On Rocks and Sand

When working with database capacity planning, there are a lot of variables to consider, and Postgres is no different in this regard. One of the elements which requires management is storage. However, there’s an aspect of storage that escapes inspection almost without exception, and it’s hiding in the shadows between the columns themselves.

Alignment Basics

In most low-level computer languages like C, in which the venerable Postgres is written, data types are addressed by their maximum size, regardless of how large they actually are. Thus a standard 32-bit integer which can store a value of just over 2-billion, must be read as a whole unit. This means even the value of 0 requires 4 bytes of storage.

Further, Postgres is designed such that its own internal natural alignment is 8 bytes, meaning consecutive fixed-length columns of differing size must be padded with empty bytes in some cases. We can see that with this example:

SELECT pg_column_size(row()) AS empty,
       pg_column_size(row(0::SMALLINT)) AS byte2,
       pg_column_size(row(0::BIGINT)) AS byte8,
       pg_column_size(row(0::SMALLINT, 0::BIGINT)) AS byte16;

 empty | byte2 | byte8 | byte16 
-------+-------+-------+--------
    24 |    26 |    32 |     40

This suggests that an empty Postgres row requires 24 bytes of various header elements, a SMALLINT is 2 bytes, a BIGINT is 8 bytes, and combining them is… 16 bytes? That’s no mistake; Postgres is padding the smaller column to match the size of the following column for alignment purposes. Instead of 2 + 8 = 10, our math becomes 8 + 8 = 16.

Intensity Intervals

By itself, this may not necessarily be a problem. But consider a contrived ordering system with this table:

CREATE TABLE user_order (
  is_shipped    BOOLEAN NOT NULL DEFAULT false,
  user_id       BIGINT NOT NULL,
  order_total   NUMERIC NOT NULL,
  order_dt      TIMESTAMPTZ NOT NULL,
  order_type    SMALLINT NOT NULL,
  ship_dt       TIMESTAMPTZ,
  item_ct       INT NOT NULL,
  ship_cost     NUMERIC,
  receive_dt    TIMESTAMPTZ,
  tracking_cd   TEXT,
  id            BIGSERIAL PRIMARY KEY NOT NULL
);

If it looks a little weird, that’s because it is. It’s not uncommon for column orders to be dictated by a hurried dev simply jotting down attributes, or an ORM that generates output from an arbitrary hashed key position. Seeing the id column at the end is a good indicator that column order wasn’t part of the architecture or planning roadmap.

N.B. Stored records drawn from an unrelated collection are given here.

$ cat src/rtl/serial_adder.sv
// Bit-serial adder: one full-adder cell plus carry flop, LSB first.
// Result and carry-out are registered and flagged by a one-cycle done pulse.
module serial_adder #(
   parameter int WIDTH = 8
) (
   input  logic             clk,
   input  logic             rst_n,
   input  logic             start,
   input  logic [WIDTH-1:0] a,
   input  logic [WIDTH-1:0] b,
   input  logic             cin,
   output logic             busy,
   output logic             done,
   output logic [WIDTH-1:0] sum,
   output logic             cout
);

   localparam int CW = (WIDTH > 1) ? $clog2(WIDTH) : 1;
   localparam logic [CW-1:0] LAST = CW'(WIDTH - 1);

   localparam logic [1:0] S_IDLE = 2'd0;
   localparam logic [1:0] S_RUN  = 2'd1;
   localparam logic [1:0] S_DONE = 2'd2;

   logic [1:0]       state_q, state_d;
   logic [WIDTH-1:0] a_sr_q, a_sr_d;
   logic [WIDTH-1:0] b_sr_q, b_sr_d;
   logic [WIDTH-1:0] s_sr_q, s_sr_d;
   logic             carry_q, carry_d;
   logic [CW-1:0]    cnt_q, cnt_d;
   logic [WIDTH-1:0] sum_q, sum_d;
   logic             cout_q, cout_d;

   logic             s_bit;
   logic             c_nxt;
   logic [WIDTH-1:0] s_shift;

   // Single full-adder cell working on the current LSBs
   always_comb begin
      s_bit   = a_sr_q[0] ^ b_sr_q[0] ^ carry_q;
      c_nxt   = (a_sr_q[0] & b_sr_q[0]) |
                (carry_q & (a_sr_q[0] ^ b_sr_q[0]));
      s_shift = {s_bit, s_sr_q[WIDTH-1:1]};
   end

   // Next-state: load on accepted start, shift per bit, publish on last bit
   always_comb begin
      state_d = state_q;
      a_sr_d  = a_sr_q;
      b_sr_d  = b_sr_q;
      s_sr_d  = s_sr_q;
      carry_d = carry_q;
      cnt_d   = cnt_q;
      sum_d   = sum_q;
      cout_d  = cout_q;
      unique case (state_q)
         S_IDLE: begin
            if (start) begin
               state_d = S_RUN;
               a_sr_d  = a;
               b_sr_d  = b;
               s_sr_d  = '0;
               carry_d = cin;
               cnt_d   = '0;
            end
         end
         S_RUN: begin
            a_sr_d  = a_sr_q >> 1;
            b_sr_d  = b_sr_q >> 1;
            s_sr_d  = s_shift;
            carry_d = c_nxt;
            cnt_d   = cnt_q + 1'b1;
            if (cnt_q == LAST) begin
               state_d = S_DONE;
               cnt_d   = '0;
               sum_d   = s_shift;
               cout_d  = c_nxt;
            end
         end
         S_DONE: state_d = S_IDLE;
         default: state_d = S_IDLE;
      endcase
   end

   // State registers, cleared asynchronously so an abort drops everything
   always_ff @(posedge clk or negedge rst_n) begin
      if (!rst_n) begin
         state_q <= S_IDLE;
         a_sr_q  <= '0;
         b_sr_q  <= '0;
         s_sr_q  <= '0;
         carry_q <= 1'b0;
         cnt_q   <= '0;
         sum_q   <= '0;
         cout_q  <= 1'b0;
      end else begin
         state_q <= state_d;
         a_sr_q  <= a_sr_d;
         b_sr_q  <= b_sr_d;
         s_sr_q  <= s_sr_d;
         carry_q <= carry_d;
         cnt_q   <= cnt_d;
         sum_q   <= sum_d;
         cout_q  <= cout_d;
      end
   end

   assign busy = (state_q == S_RUN) || (state_q == S_DONE);
   assign done = (state_q == S_DONE);
   assign sum  = sum_q;
   assign cout = cout_q;

endmodule
==> config.mk <==
export PLATFORM = sky130hd
export DESIGN_NAME = nes_clk_en_gen
export DESIGN_NICKNAME = d
export VERILOG_FILES = /design/src/rtl/nes_clk_pkg.sv /design/src/rtl/nes_clk_en_chan.sv /design/src/rtl/nes_clk_en_gen.sv
export SDC_FILE = /design/constraint.sdc
export NUM_CORES = 1
export LEC_CHECK = 0
export ABC_AREA = 1
export ABC_CLOCK_PERIOD_IN_PS = 3800
export CORE_MARGIN = 2
export CORE_UTILIZATION = 45
export DETAILED_ROUTE_END_ITERATION = 10
export GPL_TIMING_DRIVEN = 0
export HOLD_SLACK_MARGIN = 0.03
export PLACE_DENSITY = 0.7
export SLEW_MARGIN = 10
export SYNTH_ARGS = -nofsm -noshare
export SYNTH_HDL_FRONTEND = slang
export SYNTH_SLANG_ARGS = --single-unit
==> constraint.sdc <==
create_clock -name clk_mst -period 3.8 [get_ports clk_mst]
set_input_delay 0.76 -clock clk_mst [delete_from_list [all_inputs] [get_ports clk_mst]]
set_output_delay 0.76 -clock clk_mst [all_outputs]
set_load 0.02 [all_outputs]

Given that, this is what Postgres sees:

SELECT a.attname, t.typname, t.typalign, t.typlen
  FROM pg_class c
  JOIN pg_attribute a ON (a.attrelid = c.oid)
  JOIN pg_type t ON (t.oid = a.atttypid)
 WHERE c.relname = 'user_order'
   AND a.attnum >= 0
 ORDER BY a.attnum;

   attname   |   typname   | typalign | typlen 
-------------+-------------+----------+--------
 is_shipped  | bool        | c        |      1
 user_id     | int8        | d        |      8
 order_total | numeric     | i        |     -1
 order_dt    | timestamptz | d        |      8
 order_type  | int2        | s        |      2
 ship_dt     | timestamptz | d        |      8
 item_ct     | int4        | i        |      4
 ship_cost   | numeric     | i        |     -1
 receive_dt  | timestamptz | d        |      8
 tracking_cd | text        | i        |     -1
 id          | int8        | d        |      8

The typalign column dictates the intended alignment type according to the values listed in the pg_type manual page.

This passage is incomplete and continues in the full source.